Conversation Detection and Speaker Segmentation in Privacy-Sensitive Situated Speech Data
Danny Wyatt, University of Washington
Tanzeem Choudhury, Intel Research
Jeff Bilmes, University of Washington
We present a privacy sensitive approach for automatically finding multi-person conversations in spontaneous, situated speech data and segmenting those conversations into speaker turns. By recording and using features that are rich enough to capture conversational styles and dynamics but not sufficient for reconstructing intelligible speech, we are able to ensure certain level of privacy to the users. We present empirical validation of our approach on truly situated spontaneous speech. Experimental results show that the conversation finding method presented in this paper outperforms earlier approaches and the speaker segmentation accuracy is a significant improvement to the only other known privacy-sensitive method for speaker segmentation.
Audio-based approaches to head orientation estimation in a smart-room
Alberto Abad, TALP Research Center, Universitat Politècnica de Catalunya (UPC)
Carlos Segura, TALP Research Center, Universitat Politècnica de Catalunya (UPC)
Climent Nadeu, TALP Research Center, Universitat Politècnica de Catalunya (UPC)
Javier Hernando, TALP Research Center, Universitat Politècnica de Catalunya (UPC)

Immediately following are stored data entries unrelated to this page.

### src/rtl/pipeline_hazard_sequencer_pkg.sv
// Shared types for the pipeline hazard sequencer: state encoding, register
// number width, shadow scoreboard entry and the NOP entry written on squash.
package pipeline_hazard_sequencer_pkg;

    localparam int REG_W = 5;
    localparam int CNT_W = 2;

    typedef enum logic [1:0] {
        RUN      = 2'd0,
        FLUSH    = 2'd1,
        MEM_WAIT = 2'd2
    } state_t;

    typedef struct packed {
        logic             valid;
        logic [REG_W-1:0] dest;
        logic             wb_en;
        logic             mem_read;
    } sb_entry_t;

    // A squashed slot carries no write-back and no load, so it never hits.
    localparam sb_entry_t SB_NOP = '{valid: 1'b0, dest: '0, wb_en: 1'b0, mem_read: 1'b0};

endpackage

### src/rtl/pipeline_hazard_sequencer_hazard_compare.sv
// Compares the ID-stage source registers against one in-flight scoreboard entry.
// Register 0 is hardwired, so a write to it never creates a dependency.
module hazard_compare
    import pipeline_hazard_sequencer_pkg::*;
(
    input  sb_entry_t        entry,
    input  logic [REG_W-1:0] src1,
    input  logic [REG_W-1:0] src2,
    input  logic             src2_used,
    output logic             hit
);

    always_comb begin
        hit = entry.valid && entry.wb_en && (entry.dest != '0) &&
              ((entry.dest == src1) || (src2_used && (entry.dest == src2)));
    end

endmodule

### src/rtl/pipeline_hazard_sequencer.sv
// Hazard/flush/freeze sequencer beside the ID stage.
//   state    | meaning
//   RUN      | normal flow, stalls on data hazards
//   FLUSH    | squashing younger instructions after a taken branch
//   MEM_WAIT | data memory busy, whole pipeline frozen
module pipeline_hazard_sequencer
    import pipeline_hazard_sequencer_pkg::*;
#(
    parameter bit FORWARD_EN   = 1'b1,
    parameter int FLUSH_CYCLES = 2
) (
    input  logic             clk,
    input  logic             rst_n,
    input  logic             id_valid,
    input  logic [REG_W-1:0] id_src1,
    input  logic [REG_W-1:0] id_src2,
    input  logic             id_is_imm,
    input  logic             id_mem_write,
    input  logic             id_branch,
    input  logic [REG_W-1:0] id_dest,
    input  logic             id_wb_en,
    input  logic             id_mem_read,
    input  logic             exe_br_taken,
    input  logic             mem_busy,
    output logic             hold_pc,
    output logic             bubble_ex,
    output logic             flush_front,
    output logic             freeze_all,
    output logic [1:0]       state
);

    localparam logic [CNT_W-1:0] FLUSH_LOAD  = CNT_W'(FLUSH_CYCLES - 1);
    localparam bit               MULTI_FLUSH = (FLUSH_CYCLES > 1);

    state_t           state_q, state_d;
    logic [CNT_W-1:0] cnt_q, cnt_d, remain;
    logic             pending_q, pending_d;
    sb_entry_t        ex_q, mem_q, ex_d;
    logic             src2_used, hit_ex, hit_mem, hazard;

    hazard_compare u_cmp_ex (
        .entry     (ex_q),
        .src1      (id_src1),
        .src2      (id_src2),
        .src2_used (src2_used),
        .hit       (hit_ex)
    );

    hazard_compare u_cmp_mem (
        .entry     (mem_q),
        .src1      (id_src1),
        .src2      (id_src2),
        .src2_used (src2_used),
        .hit       (hit_mem)
    );

    always_comb begin
        src2_used   = !id_is_imm || id_mem_write || id_branch;
        hazard      = FORWARD_EN ? (hit_ex && ex_q.mem_read) : (hit_ex || hit_mem);
        freeze_all  = mem_busy || ((state_q == MEM_WAIT) && mem_busy);
        flush_front = !freeze_all && (exe_br_taken || (state_q == FLUSH) || pending_q);
        bubble_ex   = hazard && id_valid && !freeze_all && !flush_front;
        hold_pc     = bubble_ex || freeze_all;
        state       = state_q;
        ex_d        = (bubble_ex || flush_front) ? SB_NOP :
                      '{valid: id_valid, dest: id_dest, wb_en: id_wb_en, mem_read: id_mem_read};
    end

    // A FLUSH interrupted by a freeze is parked as pending; the count it keeps
    // includes the frozen slot, which the release cycle then consumes.
    always_comb begin
        state_d   = state_q;
        cnt_d     = cnt_q;
        pending_d = pending_q;
        remain    = '0;

        if (freeze_all) begin
            if (exe_br_taken || (state_q == FLUSH)) pending_d = 1'b1;
        end else if (flush_front) begin
            pending_d = 1'b0;
        end

        case (state_q)
            RUN: begin
                if (mem_busy) begin
                    state_d = MEM_WAIT;
                end else if (exe_br_taken && MULTI_FLUSH) begin
                    state_d = FLUSH;
                    cnt_d   = FLUSH_LOAD;
                end
            end
            FLUSH: begin
                if (mem_busy) begin
                    state_d = MEM_WAIT;
                end else begin
                    if (cnt_q != '0) cnt_d = cnt_q - CNT_W'(1);
                    if (cnt_q <= CNT_W'(1)) state_d = RUN;
                end
            end
            MEM_WAIT: begin
                if (!mem_busy) begin
                    if (pending_q || exe_br_taken) begin
                        remain  = (cnt_q != '0) ? (cnt_q - CNT_W'(1)) : FLUSH_LOAD;
                        cnt_d   = remain;
                        state_d = (remain != '0) ? FLUSH : RUN;
                    end else begin
                        state_d = RUN;
                    end
                end
            end
            default: state_d = RUN;
        endcase
    end

    always_ff @(posedge clk) begin
        if (!rst_n) begin
            state_q   <= RUN;
            cnt_q     <= '0;
            pending_q <= 1'b0;
            ex_q      <= SB_NOP;
            mem_q     <= SB_NOP;
        end else begin
            state_q   <= state_d;
            cnt_q     <= cnt_d;
            pending_q <= pending_d;
            if (!freeze_all) begin
                mem_q <= ex_q;
                ex_q  <= ex_d;
            end
        end
    end

endmodule

### config.mk
export PLATFORM = sky130hd
export DESIGN_NAME = pipeline_hazard_sequencer
export DESIGN_NICKNAME = d
export VERILOG_FILES = /design/src/rtl/pipeline_hazard_sequencer_pkg.sv /design/src/rtl/pipeline_hazard_sequencer_hazard_compare.sv /design/src/rtl/pipeline_hazard_sequencer.sv
export SDC_FILE = /design/constraint.sdc
export NUM_CORES = 1
export LEC_CHECK = 0
export BUFFER_PORTS_ARGS = -buffer_cell sky130_fd_sc_hd__buf_2
export CORE_UTILIZATION = 25
export CTS_CLUSTER_SIZE = 40
export DETAILED_ROUTE_END_ITERATION = 6
export REMOVE_ABC_BUFFERS = 1
export SYNTH_ARGS = -nofsm -noshare
export SYNTH_HDL_FRONTEND = slang
export SYNTH_SLANG_ARGS = --single-unit
### constraint.sdc
create_clock -name clk -period 2.2 [get_ports clk]
set_clock_uncertainty 0.15 [all_clocks]
set_input_delay 0.22 -clock clk [delete_from_list [all_inputs] [get_ports clk]]
set_output_delay 0.22 -clock clk [all_outputs]
set_load 0.01 [all_outputs]
* Word-level counts from Yosys, hierarchy flattened
Cells that the tools add are included.
** Word-level totals
- Register bits after elaboration :: 13
- Output and inout port bits :: 6
- Logic and storage cells :: 72
** Cells by class
- Add/sub/neg operators :: 1
- Order comparisons :: 1
- Equality and inequality tests :: 13
- Multiplexer cells :: 19
- Reductions and logical operators :: 31
** Operators by type and width (count)
- two-way mux 2 bit :: 11
- one-hot mux 2 bit (3 select lines) :: 2
- == test 5 bit :: 2
- logical AND 1 bit :: 10
- logical OR 1 bit :: 9
- two-way mux 8 bit :: 1
- != test 2 bit (second input constant) :: 4
- AND reduction 7 bit :: 1
- != test 2 x 1 -> 1 bit (second input constant) :: 3
- nonzero test 2 bit :: 3
- two-way mux 1 bit :: 5
- nonzero test 5 bit :: 1
- zero test 1 bit :: 3
- != test 3 x 2 -> 1 bit (second input constant) :: 1
- != test 3 bit (second input constant) :: 1
- AND reduction 3 bit :: 1
- nonzero test 3 bit :: 1
- == test 2 x 1 -> 1 bit (second input constant) :: 1
- == test 2 bit (second input constant) :: 1
- less-or-equal comparator 2 x 1 -> 1 bit (second input constant) :: 1
- zero test 2 bit :: 1
- AND reduction 2 bit :: 1
- subtractor 2 x 1 -> 2 bit (second input constant) :: 1

* Logic depth before layout (Yosys ltp)
Gate-level depths: netlist of the first run.
- Depth in word-level cells :: 12
- Mapped depth :: 7

* Cells and area by module
From an unflattened synthesis of the first run, not the netlist that was laid out.
** Unflattened totals
- Cells, all modules :: 114
- Area total of the unflattened synthesis :: 927.1 µm²
** By module, submodules not included
- pipeline_hazard_sequencer :: times used 1, cells each 97, area each 793.3 µm², seq. area each 260.2 µm²
- hazard_compare :: times used 1, cells each 17, area each 133.9 µm², seq. area each 0.0 µm²

* Worst setup path before layout of the first run
Ideal clock, no wire load.
- Kind :: reg-to-reg
- From :: register state_q[1], in the netlist state[1]
- To :: register state_q[0], in the netlist state[0]
- Data arrival time :: 1541 ps
- Data required time :: 1934 ps
- Slack :: 393 ps
- Stages on the path, launching flop included :: 8
- Buffers on the path :: 0
- Cells stage by stage :: dfxtp_1 > inv_1 > ha_1 > nor2b_1 > a221o_2 > o21ai_0 > mux2i_1 > nor2b_1
** Between the ends
- Longest elaborated chain between the ends :: 3
- Elaborated cells on any way between the ends :: 8
- Classes of those cells :: eq/ne (5); mux (1); reduce/logical (2)
** Ends and longest elaborated chain
- start: declaration :: RTL line pipeline_hazard_sequencer.sv:35 : state_t state_q, state_d;
- start signal: assignment :: RTL line pipeline_hazard_sequencer.sv:123 : state_q <= state_d;
- == test 2 x 1 -> 1 bit (tied with other cells) :: RTL line pipeline_hazard_sequencer.sv:83 : case (state_q)
- != test 3 x 2 -> 1 bit (no line) (tied with other cells)
- AND reduction 3 bit (no line)
Parallel ways exist; a longest one is shown, timed or not.
A chain may end at the register's enable or synchronous reset.

* Worst setup path in the final report of the first run
- From :: register state_q[1], in the netlist state[1]
- To :: output hold_pc
** Between the ends
- Longest elaborated chain between the ends :: 8
- Elaborated cells on any way between the ends :: 12
- Classes of those cells :: eq/ne (2); reduce/logical (10)
** Ends and longest elaborated chain
- == test 2 bit :: RTL line pipeline_hazard_sequencer.sv:60 : freeze_all = mem_busy || ((state_q == MEM_WAIT) && mem_busy);
- logical AND 1 bit :: RTL line pipeline_hazard_sequencer.sv:60
- logical OR 1 bit :: RTL line pipeline_hazard_sequencer.sv:60
- zero test 1 bit
- logical AND 1 bit :: RTL line pipeline_hazard_sequencer.sv:61 : flush_front = !freeze_all && (exe_br_taken || (state_q == FLUSH) || pending_q);
- zero test 1 bit :: RTL line pipeline_hazard_sequencer.sv:62 : bubble_ex = hazard && id_valid && !freeze_all && !flush_front;
- logical AND 1 bit :: RTL line pipeline_hazard_sequencer.sv:62
- logical OR 1 bit (*) :: RTL line pipeline_hazard_sequencer.sv:63 : hold_pc = bubble_ex || freeze_all;
- end: declaration :: RTL line pipeline_hazard_sequencer.sv:25 : output logic hold_pc,
Mark *: on every way between the ends. The rest lies on a longest branch, timed or not.

==> results of run 1 <==
-- power by group --
group / internal, uW / switching, uW
logic: 100 / 105
registers: 253 / 21.9
clock network: 70.4 / 84.3
-- cell usage in the layout, fill, tap and decap left out, types with 2 or more instances in the layout --
cell type      count
nand4_1            2
a22o_1             8
xnor2_1           10
o21a_1             2
nor2_1             7
dfxtp_1           13
ha_1               6
nand3_1            2
nor2b_1            3
dlygate4sd3_1      5
buf_2             30
inv_1              8
nand2_1            6
a21oi_1            3
o21ai_0            4
clkbuf_4           3
nor3_1             2
-- state kept, by name, summed over array words and instances (netlist names) --
| register | count |
|---|---|
| pending_q | 1 |
| cnt_q | 2 |
| state | 2 |
| ex_q | 8 |
-- critical path, cell delays in order (launching register included) --
cell and delay (ns):
dfxtp_1 0.39, inv_1 0.09, ha_2 0.22, or3_1 0.38, o21ai_0 0.19, buf_2 0.16
-- area by class of cell --
| type | count | share of cell area |
|---|---|---|
| multi-input combinational | 74 | 0.4939 |
| sequential | 13 | 0.2293 |
| timing repair buffer | 35 | 0.1764 |
| tap | 46 | 0.05072 |
| inverter | 8 | 0.02646 |
| clock buffer | 4 | 0.02315 |
-- per-layer routing --
layer,track usage,vias to the layer above
li1,-,411
met1,0.1394,361
met2,0.2512,28
met3,0.04051,4
met4,0.03896,0
met5,0,-
-- logic make-up (layout without fill, tap and decap cells) --
family | count (synthesis) | count (layout) | synth area share
muxes | 1 | 1 | 0.01154
DFF | 13 | 13 | 0.3001
buffers and inverters | 11 | 47 | 0.06349
AOI/OAI and AO/OA | 26 | 26 | 0.2309
adders and majority gates | 7 | 7 | 0.1010
and+or+nand+nor | 30 | 30 | 0.1919
xor gates and xnor gates | 10 | 10 | 0.1010
-- per-stage QoR --
step                      cell area, um2  hold slack, ns  total power (uW)
after CTS                           1126        0.002747             644.2
after global routing                1135        0.008566             678.7
final                               1135         0.01607             635.3
after global placement              1050          0.2872             465.8
after floorplan                    842.1          0.1878             406.6
after detailed placement            1050          0.2880             476.2
-- repair_timing --
| action | in CTS | in global routing |
|---|---|---|
| hold buffers | 5 | 0 |
| endpoints found under the setup margin | 0 | 1 |
| gates resized for setup | 0 | 2 |
| endpoints found under the hold margin | 5 | 0 |
-- final timing paths --
check / startpoint / end / cells past startpoint
worst max-delay path: state[1]$_SDFFE_PN0P_ / hold_pc / 5
worst max register to register: state[1]$_SDFFE_PN0P_ / state[0]$_SDFFE_PN0P_ / 7
worst min register to register: ex_q[7]$_SDFFE_PN0N_ / ex_q[7]$_SDFFE_PN0N_ / 1
worst min-delay path: id_dest[4] / ex_q[6]$_SDFFE_PN0N_ / 2
==> summary.md, run 1 <==
| Metric | Value |
|---|---|
| Status | finished clean |
| Met1 wire length | 959 um |
| N_diodes | 0 |
| Post-Layout Cell Count | 180 |
| Sequential area share after synthesis | 0.3001 |
| Layout cell share with drive strength beyond 1 | 0.3134 |
| CTS tree | done |
| DR DRC count | 0 |
| Syn. warnings | 0 |
| Layout Utilization | 0.3401 |
| Synth unique cells | 34 |
| Die Area | 0.003708 mm2 |
| Chip width | 60.89 um |
| Antenna violations before repair | 0 |
| Dpl hpwl | around 1700 um |
| Register bit total from synthesis | 13 |
| Register Area | approximately 260 um2 |
| Element type at the critical path end | output port |
| Pre-Repair DR Iteration Count | 4 |
| Top cell type's share of synthesized area | 0.3001 |
| Root Driver | clkbuf_4 |
| Wire length on met3 | 130 um |
| Most frequently used flop master after synthesis | dfxtp_1 |
| Core ar. | 0.003337 mm2 |
| Initial DRC Count | 14 |
| PortBufs | 30 |
| Gpl congestion | between 0.7 and 0.8 |
| Clk buf depth | 2 |
| Starting Density | 0.2598 |
| RSZ-0062 raised after global routing | no |
| Post-Syn Area | 867.1 um2 |
| Finish-stage setup viols | 0 |
| Drt wl/cell | 12.16 um |
| Mean Syn Cell Area | just under 9 um2 |
| H-tree Lvls | 1 |
| Worst EP required | 1.83 ns |
| Post-Route WL | about 2200 um |
| I/O Pins | 31 |
| Slew HR | 0.7843 |
| Largest net degree at the start of global routing | 10 |
| Pleak | 0.0004808 uW |
| Slew @ Worst Pin | 0.3201 ns |
| Top sig layer | met4 |
| Startpoint Class | register |
| Final setup TNS | 0 ns |
| EDFF count, synth | 0 |
| Worst slack at placement | between 0.3 and 0.4 ns |
| ANT nets after route | 0 |
| Highest clock rate | 479.2 MHz |
| Final nets | between 150 and 200 |
| Multi-input logic area | 560.5 um2 |
| Critical path peak fanout | 7 |
| Vias per cell | 4.467 |
| DP Cell Count | between 150 and 200 |
| Post-synth top cells | dfxtp_1, xnor2_1, a22o_1, inv_1 |
| Max VDD drop | 0.0002894 V |
| Critical path type | reg2out |
| Post-CTS setup repair buffer count | 0 |
| # rows | 21 |
| Max-slew violation count | 0 |
| DR vias | 804 |
| Worst-path clk slew | around 0.090 ns |
| Yosys top cell by area | dfxtp_1 |
| Max Cap Viol | 0 |
| Post-layout min period | 2.087 ns |
| Synth-to-Final Area Change | 30.88% |
| Worst-Skew Late Latency | 0.28 ns |
| Post-synthesis cell count | 98 |
| Vias in the first global route | 830 |
| PwrDens | 559.9 mW/mm2 |
| Final WS setup | 0.1130 ns |
| Dominant cells by area after synthesis | dfxtp_1, ha_1, xnor2_1 |
| Clk sinks | 13 |
| Worst EP arrival | about 1.7 ns |
| Detail Route met2 WL | 1080 um |
| Fin. Hold Viols | 0 |
| Fill cells | 368 |
| Hold WC Path Type | in2reg |
| Inserted Clock Buffers | 3 |
| R2R Setup Slk | 0.32 ns |
| Total track usage | 0.1324 |
| Overflow left after global routing | 0 |
| Chip height | between 60 and 70 um |
| First-pass GRT wire length | 3546 um |
| Fraction of registers with async set or reset after synthesis | 0 |
| Count leader, synth | dfxtp_1 |
| Crit share post-route | 0.9486 |
Power figures use the tool's default switching activity.
==> run 2, diff against run 1 <==
- GPL_TIMING_DRIVEN: not set -> 0
==> summary.md, run 2 (synthesis results as in run 1) <==
| Metric | Value |
|---|---|
| Clk buf depth | 2 (unchanged) |
| Slowest stage cell on the critical path | or3_1 |
| Commonest non-fill, non-tap cell in the layout | buf_2 |
| Pre-Repair DR Iteration Count | 4 (unchanged) |
| PwrDens | 549.9 mW/mm2 (-1.8%) |
| R2R Setup Slk | 0.33 ns (about the same) |
| Worst-Skew Late Latency | 0.28 ns (about the same) |
| Worst slack at placement | 0.2927 ns (-0.02643 ns) |
| Final WS setup | 0.1450 ns (+0.03203 ns) |
| Drt wl/cell | 12.12 um (-0.33%) |
| Slew @ Worst Pin | 0.3357 ns (+0.01563 ns) |
| Initial DRC Count | 17 (+3) |
| Commonest non-fill, non-tap cells in the layout | buf_2, dfxtp_1, xnor2_1, inv_1, a22o_1 |
| Chip height | 60.89 um (unchanged) |
| Max Cap Viol | 0 (unchanged) |
| WP buf/inv | 2 (unchanged) |
| Finish-stage setup viols | 0 (unchanged) |
| Inserted Clock Buffers | 3 (unchanged) |
| Switching part of the total | 0.3290 (-0.003470) |
| Starting Density | 0.2598 (unchanged) |
| RR Startpoint | state[1]$_SDFFE_PN0P_ |
| Worst Hold End | ex_q[7]$_SDFFE_PN0N_ |
| Dpl hpwl | 1625 um (-2.7%) |
| Register share of total power | 0.434 (about the same) |
| P_int | 425.7 uW (+0.36%) |
| Post-CTS setup repair buffer count | 0 (unchanged) |
| Max reg flops | 8 (unchanged) |
| Hold path cells | 2 (unchanged) |
| Worst EP arrival | 1.68 ns (-0.04 ns) |
| Critical path peak fanout | 7 (unchanged) |
| Element type at the critical path end | output port |
| Core ar. | 0.003337 mm2 (unchanged) |
| Vias per cell | 4.478 (+0.25%) |
| Status | finished clean |
| Slew HR | 0.7738 (-0.01053) |
| Final setup TNS | 0 ns (unchanged) |
| Fin. Hold Viols | 0 (unchanged) |
| PortBufs | 30 (unchanged) |
| Synth-to-Final Area Change | 33.05% |
| Clk network pwr share | 0.243 (about the same) |
| Switching pwr | 208.7 uW (-1.2%) |
| Highest clock rate | 486.6 MHz (+1.6%) |
| Overflow left after global routing | 0 (unchanged) |
| Total track usage | 0.1311 (-0.001270) |
| Post-layout min period | 2.055 ns (-0.03203 ns) |
| CTS tree | done |
| Die Area | 0.003708 mm2 (unchanged) |
| Final nets | 169 (+1.2%) |
| DR DRC count | 0 (unchanged) |
| Max VDD drop | 0.0002374 V (-18%) |
| First-pass GRT wire length | 3588 um (+1.2%) |
| RSZ-0062 raised after global routing | no |
| H-tree Lvls | 1 (unchanged) |
| Biggest register | ex_q |
| Hold Startpoint | id_valid |
| DR vias | 815 (+1.4%) |
| Max-slew violation count | 0 (unchanged) |
| Largest net degree at the start of global routing | 10 (unchanged) |
| Worst-path clk slew | 0.09 ns (about the same) |
| Critical path's largest stage delay | 0.40 ns (about the same) |
| Startpoint Class | register |
| # rows | 21 (unchanged) |
| Gpl congestion | 0.7595 (+1.1%) |
| Post-DP Area | 0.001050 mm2 (unchanged) |
| Critical path, cell by cell | inv_1, ha_1, or3_1, o21ai_0, buf_2 |
| Antenna violations before repair | 0 (unchanged) |
| Post-route cell area | 0.001154 mm2 (+1.7%) |
| Worst EP required | 1.83 ns (about the same) |
| Worst reg2reg path depth | 7 (unchanged) |
| Crit share post-route | 0.9341 (-0.01456) |
| I/O Pins | 31 (unchanged) |
| Pleak | 0.0004909 uW (+2.1%) |
| ANT nets after route | 0 (unchanged) |
| Combinational power share | 0.323 (about the same) |
| Vias in the first global route | 895 (+7.8%) |
| Layout cell share with drive strength beyond 1 | 0.3088 (-0.004609) |
| Critical path type | reg2out |
| Root Driver | clkbuf_4 |
| Chip width | 60.89 um (unchanged) |
| Post-Route WL | 2206 um (+0.78%) |
| Hold WC Path Type | in2reg |
| Worst path top cell family by delay | simple AND/OR/NAND/NOR gates |
| N_diodes | 0 (unchanged) |
| Reg-to-reg critical path endpoint | state[0]$_SDFFE_PN0P_ |
| Clk sinks | 13 (unchanged) |
run 2: cell type report:
cell class	count	area, um2
Clock buffer	4	26.28
Inverter	8	30.03
Timing Repair Buffer	37	220.2
Fill cell	384	2183
Sequential cell	13	261.5
Multi-Input combinational cell	74	558.0
Tap cell	46	57.56
run 2: how the worst max path moves through the flow:
| stage | from | end | slack (ns) | depth (start not counted) |
|---|---|---|---|---|
| after CTS | state[1]$_SDFFE_PN0P_ | hold_pc | 0.06 | 5 |
| after floorplan | state[1]$_SDFFE_PN0P_ | state[0]$_SDFFE_PN0P_ | 0.39 | 7 |
| after global routing | state[1]$_SDFFE_PN0P_ | hold_pc | 0.04 | 5 |
| final | state[1]$_SDFFE_PN0P_ | hold_pc | 0.15 | 5 |
| after global placement | state[1]$_SDFFE_PN0P_ | state[0]$_SDFFE_PN0P_ | 0.34 | 7 |
| after detailed placement | state[1]$_SDFFE_PN0P_ | state[0]$_SDFFE_PN0P_ | 0.29 | 7 |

The head orientation of human speakers in a smart-room affects the quality of the signals recorded by far-field microphones, and consequently influences the performance of the technologies deployed based on those signals. Additionally, knowing the orientation in these environments can be useful for the development of several multimodal advanced services, for instance, in microphone network management. Consequently, head orientation estimation has recently become a growing interesting research topic. In this paper, we propose two different approaches to head orientation estimation on the basis of multi-microphone recordings: first, an approach based on the generalization of the well-known SRP-PHAT speaker localization algorithm, and second a new approach based on measurements of the ratio between the high and the low band speech energies. Promising results are obtained in both cases, with a generalized better performance of the algorithms based on speaker localization methods.
Multi-Resolution Soft Features for Channel-Robust Distributed Speech Recognition
Valentin Ion, University of Paderborn, Dept. of Communications Engineering
Reinhold Haeb-Umbach, University of Paderborn, Dept. of Communications Engineering
In this paper we introduce soft features of variable resolution for robust distributed speech recognition over channels exhibiting packet losses. The underlying rationale is that lost feature vectors can never be reconstructed perfectly and therefore reconstruction is carried out at a lower resolution than the resolution of the originally sent features. By doing so, enormous reductions in computational effort can be achieved at a graceful or even no degradation in word accuracy. In experiments conducted on the Aurora II database we obtained for example a reduction of a factor of 30 in computation time for the reconstruction of the soft features without an effect on the word error rate. The proposed method is fully compatible with the ETSI DSR standard, as there are no changes involved in the front-end processing and the transmission format.